いずれ、国債の利回りが急激に上がり、破綻がやってくる。しかし、現在時点では、日銀が猛烈に国債を買っているため、国債の利回りは今異様な低下を見せている。この政策は、先行き過度なインフレになる時限爆弾だと本書は警告する。

 

消費税を大幅増税し、社会保障費や年金を削減せざるを得ないのが現実だ。

 

引退世代が自分たちのことだけ考えて政治選択をするなら、国債をどんどん発行し、負担を将来世代に先送りすることになるだろう。近年の政府債務残高の膨張や、財政改革・世代間格差の是正が進まないのはこのためだ。

現政府は財政の長期推計を明らかにしていない。本当の財政の姿を公式に示して、そこから、本格的議論、本当の改革が始まる。

政治的に中立で学術的に信頼性の高い公的機関を設立し、財政の長期推計等の試算をさせるべきだ。

 

 

私の評価としては、★★★★(四つ星:お勧め)(最大は五つ星)

 

内容としてはおおよそわかっていることが多いが、分かりやすい説明、実感できる図で説得力がある。

 

どんなに頑張って政府支出を削減しても、社会保障費や年金を削減しない限り、日本国の債務が減少しないで破綻する。

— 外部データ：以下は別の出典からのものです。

From an optimization exercise on the open Yosys and OpenROAD flow, aimed at small area; shortcuts taken in it are not production practice. Function not checked in this run: the RTL went through the layout flow alone. Power is estimated from default activity; no workload was simulated.

### run.sh
#!/bin/bash
# synth_recipe.tcl (not shown) runs the flow's synth.tcl, then flattens the netlist and writes it again
# the make line also repeats each setting of config.mk as NAME=value (left out here)
make -C /OpenROAD-flow-scripts/flow DESIGN_CONFIG=/design/flow/config.mk WORK_HOME=/design/flow/orfs CLKGATE_MAP_FILE= SYNTH_SCRIPT=/design/flow/synth_recipe.tcl finish
### constraint.sdc
create_clock -name core_clock -period 25.0 [get_ports {clk}]
set_input_delay 5.0000 -clock core_clock [delete_from_list [all_inputs] [get_ports {clk}]]
set_output_delay 5.0000 -clock core_clock [all_outputs]
set_load 0.01 [all_outputs]
### config.mk
export PLATFORM = sky130hd
export DESIGN_NAME = vumeter
export DESIGN_NICKNAME = vumeter
export VERILOG_FILES = /design/flow/design.v
export SDC_FILE = /design/flow/constraint.sdc
export NUM_CORES = 4
export LEC_CHECK = 0
export CAP_MARGIN = 20
export CORE_MARGIN = 2
export CORE_UTILIZATION = 40
export SLEW_MARGIN = 20
### design.v
`timescale 1ns/10ps
module clk_divider(
	input clk,rst,
	output reg dclk
);
	parameter [9:0]factor = 10'd2;  
	reg [9:0]counter;
	always @ (posedge clk or posedge rst) begin
		if(rst)begin
			dclk <= 1'b0;
			counter <= 10'd0;
		end
		else begin
			if(counter == factor) begin
				dclk <= 1'b1;
				counter <= 1'b1;
			end
			else begin
				dclk <= 1'b0;
				counter <= counter + 1;
			end
		end
	end
endmodule
`timescale 1ns/1ps
module clkgen(
	input clk, rst,
	output uart_clk, vga_clk 
);
	clk_divider #(.factor('d54)) UART_CLK_DIVIDER(.clk(clk),.rst(rst),.dclk(uart_clk));
	clk_divider #(.factor(10'd4)) VGA_CLK_DIVIDER(.clk(clk),.rst(rst),.dclk(vga_clk));
endmodule
`timescale 1ns/10ps
module maj(
	input a,b,c,
	output o
);
	assign o = (a & b) | (a & c) | (b & c);
endmodule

この厳しい現実をはっきり示してくれる「ありがたい」本だ。無駄遣いが多い、議員報酬を削減しろなどと、マスコミが騒ぐのは、基本的問題から目をそらすことになるだけだ。

 

確かに、どう見ても平均的には年寄りが豊かで若者には希望がない。

 

なお、消費税の逆進性を否定し、生活必需品への軽減税率は利より害が多いと主張する著者の論には疑問がある。(詳しくはメモの第4章)

 

 

小黒一正 (おぐろかずまさ)
1974年東京都生まれ。法政大学経済学部准教授。専門は公共経済学。

1997年京都大学理学部卒後、一橋大学経済学研究科博士課程修了。大蔵省(現財務省)入省後、財務省財務総合政策研究所主任研究官などを経て、2013年4月から現職。 

<主な著書>『2020年、日本が破綻する日』、『アベノミクスでも消費税は25%を超える』など。

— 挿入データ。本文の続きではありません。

Source: an optimization exercise on an open RTL-to-GDS flow (aim: small area). Production flows keep margins and buffers that such runs may drop. Only simulation tests tie the RTL to the original design; equivalence was not proved. Power is estimated from default activity; no workload was simulated.

==> job 798 <==
## top
module top(
	   input wire 	     clk,
	   input wire 	     rst,
	   input wire 	     btn0,
	   input wire 	     rx_bluetooth,
	   input wire 	     rx_husky,
	   input wire [15:0] adc_data,
	   input wire 	     adc_drdy,
	   input wire 	     echo,
	   output wire 	     tx_bluetooth,
	   output wire 	     tx_husky,
	   output wire 	     tx_pc,
	   output wire 	     A_1A,
	   output wire 	     A_1B,
	   output wire 	     B_1A,
	   output wire 	     B_1B,
	   output wire [3:0] led,
	   output wire 	     right_pwm_r,
	   output wire 	     right_pwm_g,
	   output wire 	     right_pwm_b,
	   output wire 	     left_pwm_r,
	   output wire 	     left_pwm_g,
	   output wire 	     left_pwm_b,
	   output wire 	     trig,
	   output wire 	     buzzer,
	   output wire 	     adc_den
	   );
   assign tx_pc = rx_husky;
   reg [7:0] pwm_cnt;
   always @(posedge clk) pwm_cnt <= rst ? 8'd0 : pwm_cnt + 8'd1;
   wire       bt_done;
   wire [7:0] bt_data;
   uart_rx bt_rx(.clk(clk), .rst(rst), .rx(rx_bluetooth), .rx_done(bt_done), .rx_data(bt_data));
   localparam [2:0] MAN_STOP = 3'b000, MAN_AUTO = 3'b001, MAN_F = 3'b111,
                    MAN_B = 3'b100, MAN_L = 3'b101, MAN_R = 3'b110;
   reg        periodic;
   reg [2:0]  man;
   reg        prev_v;
   reg        arrow_en;
   reg        bt_pd;       
   reg [20:0] timer;
   wire timer_max = timer == 21'd1_499_999;
  ...
Settings: LEC_CHECK=0, CAP_MARGIN=20, CORE_MARGIN=2, CORE_UTILIZATION=40, SLEW_MARGIN=20; clock period 40.0 ns.
run.sh (not shown) runs the stock make flow with config.mk's settings and CLKGATE_MAP_FILE= SYNTH_SCRIPT=/design/flow/synth_recipe.tcl, a recipe that flattens the netlist after the stock synthesis.
==> inputs of job 6762, as changes to job 798 <==
--- a/flow/design.v
+++ b/flow/design.v
@@ -5,32 +5,33 @@
     output wire       rx_done,
     output wire [7:0] rx_data
 );
     reg        rx_temp;
     reg        active;     
     reg [3:0]  bc;
     reg [10:0] div;
     reg [7:0]  sh;
-    wire baud = active && div == 11'd11;
+    wire tick = div == 11'h7fc;
+    wire baud = active && tick;
     assign rx_done = active && bc == 4'd12;
     assign rx_data = sh;
     always @(posedge clk) begin
         rx_temp <= rst | rx;
         if (rst)
             active <= 1'b0;
         else if (!active)
             active <= !rx_temp;
         else if (bc == 4'd12)
             active <= 1'b0;
         if (!active)
             bc <= 4'd0;
         else if (bc >= 4'd10 || baud)
             bc <= bc + 4'd1;
-        div <= (!active || div == 11'd1249) ? 11'd0 : div + 11'd1;
+        div <= !active ? 11'd0 : tick ? 11'h439 : {div[9:0], ~(div[10] ^ div[8])};
         if (baud && bc != 4'd9)
             sh <= {rx_temp, sh[7:1]};
     end
 endmodule
 module uart_tx(
     input  wire       clk,
     input  wire       rst,
     input  wire       start,    
@@ -42,17 +43,17 @@
     output wire       tx
 );
     localparam S_IDLE = 3'd0, S_BUILD = 3'd1, S_LOAD = 3'd2, S_SEND = 3'd3,
                S_TRANS = 3'd4, S_WAIT = 3'd5, S_DONE = 3'd6;
     reg [2:0]  state;
     reg [10:0] div;
     reg [3:0]  bc;
     wire trans = state == S_TRANS;
-    wire tick  = div == 11'd1;
+    wire tick  = div == 11'h001;
     assign load = state == S_LOAD;
     assign next = state == S_WAIT && !last;
     assign done = state == S_DONE;
     reg bit_out;
     always @(*) begin
         case (bc)
             4'd1: bit_out = 1'b0;
             4'd2: bit_out = data[0];
@@ -74,17 +75,17 @@
             S_IDLE:  if (start) state <= S_BUILD;
             S_BUILD: state <= S_LOAD;
             S_LOAD:  state <= S_SEND;
             S_SEND:  state <= S_TRANS;
             S_TRANS: if (bc == 4'd10 && tick) state <= S_WAIT;
             S_WAIT:  state <= last ? S_DONE : S_LOAD;
             default: state <= S_IDLE;
         endcase
-        div <= (!trans || div == 11'd1249) ? 11'd0 : div + 11'd1;
+        div <= !trans ? 11'd0 : tick ? 11'h329 : {div[9:0], ~(div[10] ^ div[8])};
         bc  <= !trans ? 4'd0 : bc + {3'd0, tick};
     end
 endmodule
 `timescale 1ns / 1ps
 module top(
 	   input wire 	     clk,
 	   input wire 	     rst,
 	   input wire 	     btn0,
@@ -119,18 +120,18 @@
    uart_rx bt_rx(.clk(clk), .rst(rst), .rx(rx_bluetooth), .rx_done(bt_done), .rx_data(bt_data));
    localparam [2:0] MAN_STOP = 3'b000, MAN_AUTO = 3'b001, MAN_F = 3'b111,
                     MAN_B = 3'b100, MAN_L = 3'b101, MAN_R = 3'b110;
    reg        periodic;
    reg [2:0]  man;
    reg        prev_v;
    reg        arrow_en;
    reg        bt_pd;       
-   reg [20:0] timer;
-   wire timer_max = timer == 21'd1_499_999;
+   reg [20:0] timer;     
+   wire timer_max = timer == 21'h1cc75c;    
    always @(posedge clk) begin
       if (rst) begin
          periodic <= 1'b0;
          man      <= MAN_STOP;
          prev_v   <= 1'b0;
       end else if (bt_done) begin
          case (bt_data)
            8'h46: man <= MAN_F;
@@ -142,17 +143,17 @@
            8'h41: begin
               periodic <= !periodic;
               man      <= periodic ? MAN_STOP : MAN_AUTO;
            end
            default: if (!periodic) man <= MAN_STOP;
          endcase
          prev_v <= bt_data == 8'h56;
       end
-      timer    <= (!periodic || timer_max) ? 21'd0 : timer + 21'd1;
+      timer    <= (!periodic || timer_max) ? 21'd0 : {timer[19:0], ~(timer[20] ^ timer[18])};
       arrow_en <= !rst && ((periodic && timer_max) || (bt_done && bt_data == 8'h56 && !prev_v));
       bt_pd    <= !rst && bt_done;
    end
    reg [3:0] led_byte;
    always @(*) begin
       case (bt_data)
         8'h46: led_byte = 4'b1000;
         8'h52: led_byte = 4'b0001;
@@ -207,26 +208,35 @@
    reg [7:0] buf0, buf1, buf2, buf3, buf4, buf5, buf6, buf7;
    reg       bt_start;
    localparam [2:0] D_NONE = 3'd0, D_F = 3'd1, D_B = 3'd2, D_L = 3'd3, D_R = 3'd4;
    reg [2:0] dmode;
    wire      bt_req_done;
    wire p_act   = !lag;
    wire p_shift = p_act && pst == P_DW && hu_done && !pcnt[3];
    wire p_rot   = p_act && pst == P_SW && bt_req_done;
-   wire [15:0] ox = {buf2, buf1};
-   wire [15:0] oy = {buf4, buf3};
+   reg       d_bor, d_lo, near;
+   wire      d_hi = !pcnt[0];
+   wire [8:0] d_diff = {d_hi & buf0[7], buf0} - {d_hi & buf4[7], buf4} - {8'd0, d_hi & d_bor};
+   wire      d_lo_ok = d_diff[7:0] != 8'd0 && d_diff[7:0] < 8'd30;
+   always @(posedge clk) begin
+      if (p_rot && pcnt <= 4'd4) begin
+         if (!d_hi) begin
+            d_bor <= d_diff[8];
+            d_lo  <= d_lo_ok;
+         end else
+           near <= (pcnt[2] ? near : 1'b1) && d_lo && d_diff == 9'd0;
+      end
+   end
    wire [15:0] tx_ = {buf6, buf5};
    wire [15:0] ty_ = {buf0, buf7};
-   wire signed [16:0] dx = $signed(tx_) - $signed(ox);
-   wire signed [16:0] dy = $signed(ty_) - $signed(oy);
    wire f_en = tx_ > 16'd100 && tx_ < 16'd200 && ty_ <= 16'd130;
    wire b_en = tx_ > 16'd100 && tx_ < 16'd200 && ty_ > 16'd130 && ty_ < 16'd200;
    wire l_en = tx_ < 16'd101;
-   wire susp = (ty_ > 16'd200 && ty_ < 16'd240) || (dx > -30 && dx < 0 && dy > -30 && dy < 0);
+   wire susp = (ty_ > 16'd200 && ty_ < 16'd240) || near;
    wire r_en = tx_ > 16'd199 || susp;
    wire [2:0] new_mode = f_en ? D_F : b_en ? D_B : l_en ? D_L : r_en ? D_R : D_NONE;
    always @(posedge clk) begin
       if (p_shift || p_rot) begin
          buf0 <= buf1; buf1 <= buf2; buf2 <= buf3; buf3 <= buf4;
          buf4 <= buf5; buf5 <= buf6; buf6 <= buf7;
          buf7 <= p_shift ? hu_data : buf0;
       end
@@ -262,64 +272,91 @@
            default: ;
          endcase
       end
    end
    uart_tx bt_tx(.clk(clk), .rst(rst), .start(bt_start), .last(1'b1), .data(buf0),
                  .load(), .next(), .done(bt_req_done), .tx(tx_bluetooth));
    localparam [2:0] A_STOP = 3'b000, A_F = 3'b111, A_B = 3'b100, A_L = 3'b101, A_R = 3'b110;
    reg        turn_phase;
-   reg [20:0] dcnt;
+   reg [16:0] dpre;
+   reg [4:0]  dq;
    reg [2:0]  auto_st;
+   reg        d_clr, d_inc;
    wire [2:0] a_dir = dmode == D_L ? A_L : A_R;
+   always @(*) begin
+      d_clr = 1'b1;
+      d_inc = 1'b0;
+      if (rst || dmode == D_F || dmode == D_NONE) ;
+      else if (dmode == D_B) begin
+         if (dq < 5'd20) begin d_clr = 1'b0; d_inc = 1'b1; end
+      end else if (turn_phase) begin
+         if (dq < 5'd5) begin d_clr = 1'b0; d_inc = 1'b1; end
+      end else begin
+         if (dq < 5'd9) begin d_clr = 1'b0; d_inc = 1'b1; end
+      end
+   end
+   wire dpre_wrap = dpre == 17'h12a35;
    always @(posedge clk) begin
+      if (d_clr) begin
+         dpre <= 17'd0;
+         dq   <= 5'd0;
+      end else if (dpre_wrap) begin
+         dpre <= 17'h10000;
+         dq   <= dq + 5'd1;
+      end else
+        dpre <= {dpre[15:0], ~(dpre[16] ^ dpre[13])};
       if (rst || dmode == D_F || dmode == D_NONE) begin
          turn_phase <= 1'b1;
-         dcnt       <= 21'd0;
          auto_st    <= (!rst && dmode == D_F) ? A_F : A_STOP;
-      end else if (dmode == D_B) begin
-         if (dcnt < 21'd1_999_999) begin dcnt <= dcnt + 21'd1; auto_st <= A_B; end
-         else begin dcnt <= 21'd0; auto_st <= A_STOP; end
-      end else if (turn_phase) begin
-         if (dcnt < 21'd499_999) begin dcnt <= dcnt + 21'd1; auto_st <= a_dir; end
-         else begin turn_phase <= 1'b0; dcnt <= 21'd0; auto_st <= A_STOP; end
+      end else if (dmode == D_B)
+        auto_st <= d_inc ? A_B : A_STOP;
+      else if (turn_phase) begin
+         auto_st <= d_inc ? a_dir : A_STOP;
+         if (!d_inc) turn_phase <= 1'b0;
       end else begin
-         if (dcnt < 21'd899_999) begin dcnt <= dcnt + 21'd1; auto_st <= A_STOP; end
-         else begin turn_phase <= 1'b1; dcnt <= 21'd0; auto_st <= a_dir; end
+         auto_st <= d_inc ? A_STOP : a_dir;
+         if (!d_inc) turn_phase <= 1'b1;
       end
    end
    reg [20:0] tcnt;
-   always @(posedge clk) tcnt <= (rst || tcnt == 21'd1_200_000) ? 21'd0 : tcnt + 21'd1;
-   assign trig = tcnt != 21'd0 && tcnt <= 21'd1200;
+   reg        trig_r;
+   wire       tcnt_0 = tcnt == 21'd0;
+   always @(posedge clk) begin
+      tcnt   <= (rst || tcnt == 21'h1a1d4b) ? 21'd0 : {tcnt[19:0], ~(tcnt[20] ^ tcnt[18])};
+      trig_r <= !rst && (tcnt_0 || (trig_r && tcnt != 21'h09ebaf));
+   end
+   assign trig = trig_r;
    reg        echo_d, echo_start, fell, obstacle;
    reg [11:0] epre;      
    reg [2:0]  eunits;    
    wire       efall = !echo_start && !echo && echo_d;
    always @(posedge clk) begin
       echo_d     <= !rst && echo;
       echo_start <= !rst && echo && !echo_d;
       fell       <= !rst && efall;
       if (echo_start) begin
          epre   <= 12'd0;
          eunits <= 3'd0;
       end else if (echo) begin
-         if (epre == 12'd3479) begin
+         if (epre == 12'h712) begin
             epre <= 12'd0;
             if (eunits != 3'd6) eunits <= eunits + 3'd1;
          end else
-           epre <= epre + 12'd1;
+           epre <= {epre[10:0], ~(epre[11] ^ epre[5] ^ epre[3] ^ epre[0])};
       end
       if (rst) obstacle <= 1'b0;
       else if (efall) obstacle <= eunits < 3'd4;
    end
    reg [2:0]  bp;
    reg [16:0] bpre;      
    reg [4:0]  bq;        
    reg        tone_en;
-   reg [13:0] tone_cnt;
+   reg [13:0] tone_cnt;  
+   reg        buzz;
    reg        beep_ge;
    always @(*) begin
       case (bp)
         3'd0: beep_ge = 1'b1;
         3'd1: beep_ge = bq >= 5'd1;
         3'd2: beep_ge = bq >= 5'd3;
         3'd3: beep_ge = bq >= 5'd6;
         3'd4: beep_ge = bq >= 5'd12;
@@ -328,46 +365,51 @@
    end
    wire beep_off = bp[2] & bp[1];
    always @(posedge clk) begin
       if (rst) bp <= 3'd0;
       else if (fell) bp <= eunits[2:1] == 2'b00 ? 3'd1 : eunits;
       if (rst || beep_off || beep_ge) begin
          bpre <= 17'd0;
          bq   <= 5'd0;
-      end else if (bpre == 17'd99_999) begin
+      end else if (bpre == 17'h0546b) begin
          bpre <= 17'd0;
          bq   <= bq + 5'd1;
       end else
-        bpre <= bpre + 17'd1;
+        bpre <= {bpre[15:0], ~(bpre[16] ^ bpre[13])};
       if (rst || beep_off) tone_en <= 1'b0;
       else if (beep_ge) tone_en <= !tone_en;
-      tone_cnt <= (rst || !tone_en || tone_cnt == 14'd15000) ? 14'd0 : tone_cnt + 14'd1;
+      tone_cnt <= (rst || !tone_en || tone_cnt == 14'h2751) ? 14'd0
+                  : {tone_cnt[12:0], ~(tone_cnt[13] ^ tone_cnt[4] ^ tone_cnt[2] ^ tone_cnt[0])};
+      buzz     <= !rst && tone_en && (tone_cnt == 14'd0 || (buzz && tone_cnt != 14'h11d7));
    end
-   assign buzzer = tone_cnt != 14'd0 && tone_cnt <= 14'd7500;
+   assign buzzer = buzz;
    wire is_auto = man == MAN_AUTO;
    wire thr = auto_st[1] ? (auto_st[0] ? pwm_cnt < 8'd185 : pwm_cnt < 8'd200)
                          : (auto_st[0] ? pwm_cnt < 8'd200 : pwm_cnt < 8'd180);
    wire m_on = is_auto ? (auto_st[2] && !obstacle && thr) : man[2];
    wire m_u  = is_auto ? auto_st[1] : man[1];
    wire m_v  = is_auto ? auto_st[0] : man[0];
    assign A_1A = m_on & m_u;
    assign A_1B = m_on & !m_u;
    assign B_1A = m_on & m_v;
    assign B_1B = m_on & !m_v;
-   reg [15:0] xcnt;
-   always @(posedge clk) xcnt <= (rst || xcnt == 16'd60000) ? 16'd0 : xcnt + 16'd1;
+   reg [15:0] xcnt;      
+   always @(posedge clk)
+     xcnt <= (rst || xcnt == 16'hadd6) ? 16'd0 : {xcnt[14:0], ~(xcnt[15] ^ xcnt[14] ^ xcnt[12] ^ xcnt[3])};
    assign adc_den = xcnt == 16'd1;
    wire [11:0] av = adc_data[15:4];
-   wire [17:0] scaled = ({6'd0, av} - 18'd880) * 18'd271;
+   wire [8:0]  ax = av[8:0] - 9'd368;
+   wire [12:0] ax15 = {ax, 4'd0} - {4'd0, ax};
+   wire [9:0]  ascaled = {1'b0, ax} + {5'd0, ax15[12:8]};
    reg  [7:0]  duty;
    reg         pwm;
    always @(posedge clk) begin
       if (rst) duty <= 8'd0;
-      else if (adc_drdy) duty <= av <= 12'd880 ? 8'd0 : av >= 12'd1360 ? 8'd255 : scaled[16:9];
+      else if (adc_drdy) duty <= av <= 12'd880 ? 8'd0 : av >= 12'd1360 ? 8'd255 : ascaled[8:1];
       pwm <= !rst && pwm_cnt < duty;
    end
    assign right_pwm_r = pwm;
    assign right_pwm_g = pwm;
    assign right_pwm_b = pwm;
    assign left_pwm_r  = pwm;
    assign left_pwm_g  = pwm;
    assign left_pwm_b  = pwm;
==> notes <==
Job 6762 went through all stages and came out clean. Job 798 finished clean.
Between job 798 and job 6762, the lower non-clock buffer count is in job 6762 (gap 6).
Critical path depth is the same in job 798 and job 6762.
Against job 798, the final area of job 6762 is smaller by about 20%.
In job 6762 the global-route usage is lower than in job 798, by 1.7 points.
Between job 6762 and job 798, the lower synthesized cell count is in job 6762 (gap 30%, measured against job 798).
Sequential share of layout area: job 6762 is higher than job 798 (10 points).
In job 6762 the area after synthesis is smaller than in job 798, by 21%.
Sequential cell count: job 6762 is higher than job 798 (6).
Between job 798 and job 6762, the lower sequential power is in job 6762 (gap about 1%, measured against job 6762).
Against job 6762, the via count of job 798 is higher by 40%.

-- afterwards: timing with drivers on the ports --
Ports are ideal in the flow. The routed layouts listed here were re-timed in OpenROAD.
Step 1 (the two cells are an assumption about what drives the block):
set clk [get_ports {clk}]
set_driving_cell -lib_cell sky130_fd_sc_hd__clkbuf_16 $clk
set_driving_cell -lib_cell sky130_fd_sc_hd__buf_2 [delete_from_list [all_inputs] $clk]
Step 2 adds t to the input delays and takes it off the output delays; t is the mean of the earliest and latest rising clock arrival at the registers after step 1. Input paths then give back, and output paths get back, about the clock's delay inside the block.
a / b / c = ideal ports / drivers / drivers and shift; a / b = the first two.
| run | t, ns | setup WS [ns] | worst register clock-pin slew, ns | cell pins on the clock port's net |
|---|---|---|---|---|
| job 798 | 0.573 | 22.971 / 22.950 / 22.950 | 0.06 / 0.06 | 1 |
| job 6762 | 0.557 | 23.003 / 22.982 / 22.982 | 0.06 / 0.06 | 1 |
After both steps every run listed still meets setup and hold.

共著に『Matlabによるマクロ経済モデル入門』、『日本破綻を防ぐ2つのプラン

 

 

以下、私のメモ

 

 

序 章 迫り来る「財政破綻」

第一章 財政の現状はどうなっているのか(2014年度予算)

 

一般会計予算は96兆円(税収等55兆円、公債金収入(借金)41兆円、他)

歳出は、一般歳出(社会保障関係費・文教費等)57兆円、地方交付税交付金16兆円、国債元利払い金23兆円

国債残高は780兆円に、借入金などを加えた国の債務残高は、1144兆円。

つまり、年収55兆円で、約20倍の借金がある。

特別会計予算は400兆円だが、重複分を除くと、220兆円~240兆円。(国債償還が200兆円、年金が80兆円)

 

 

第二章 経済成長だけで財政再建はムリ

 

日本の一人当たり実質GDP成長率は、2003年~2012年の平均で0.82%。先進主要7か国の中で豪・独・米に次ぎ、遜色ない。しかし、少子高齢化・人口減少が進み、実質GDP成長率は低下しやすい。


第三章 歳出削減はなぜ進まないのか

一般会計と特別会計の重複を除いた純計は、237兆円。

国債費91兆円39%と、社会保障79兆円33%で170兆円72%。いずれも削減どころか増える可能性が高い。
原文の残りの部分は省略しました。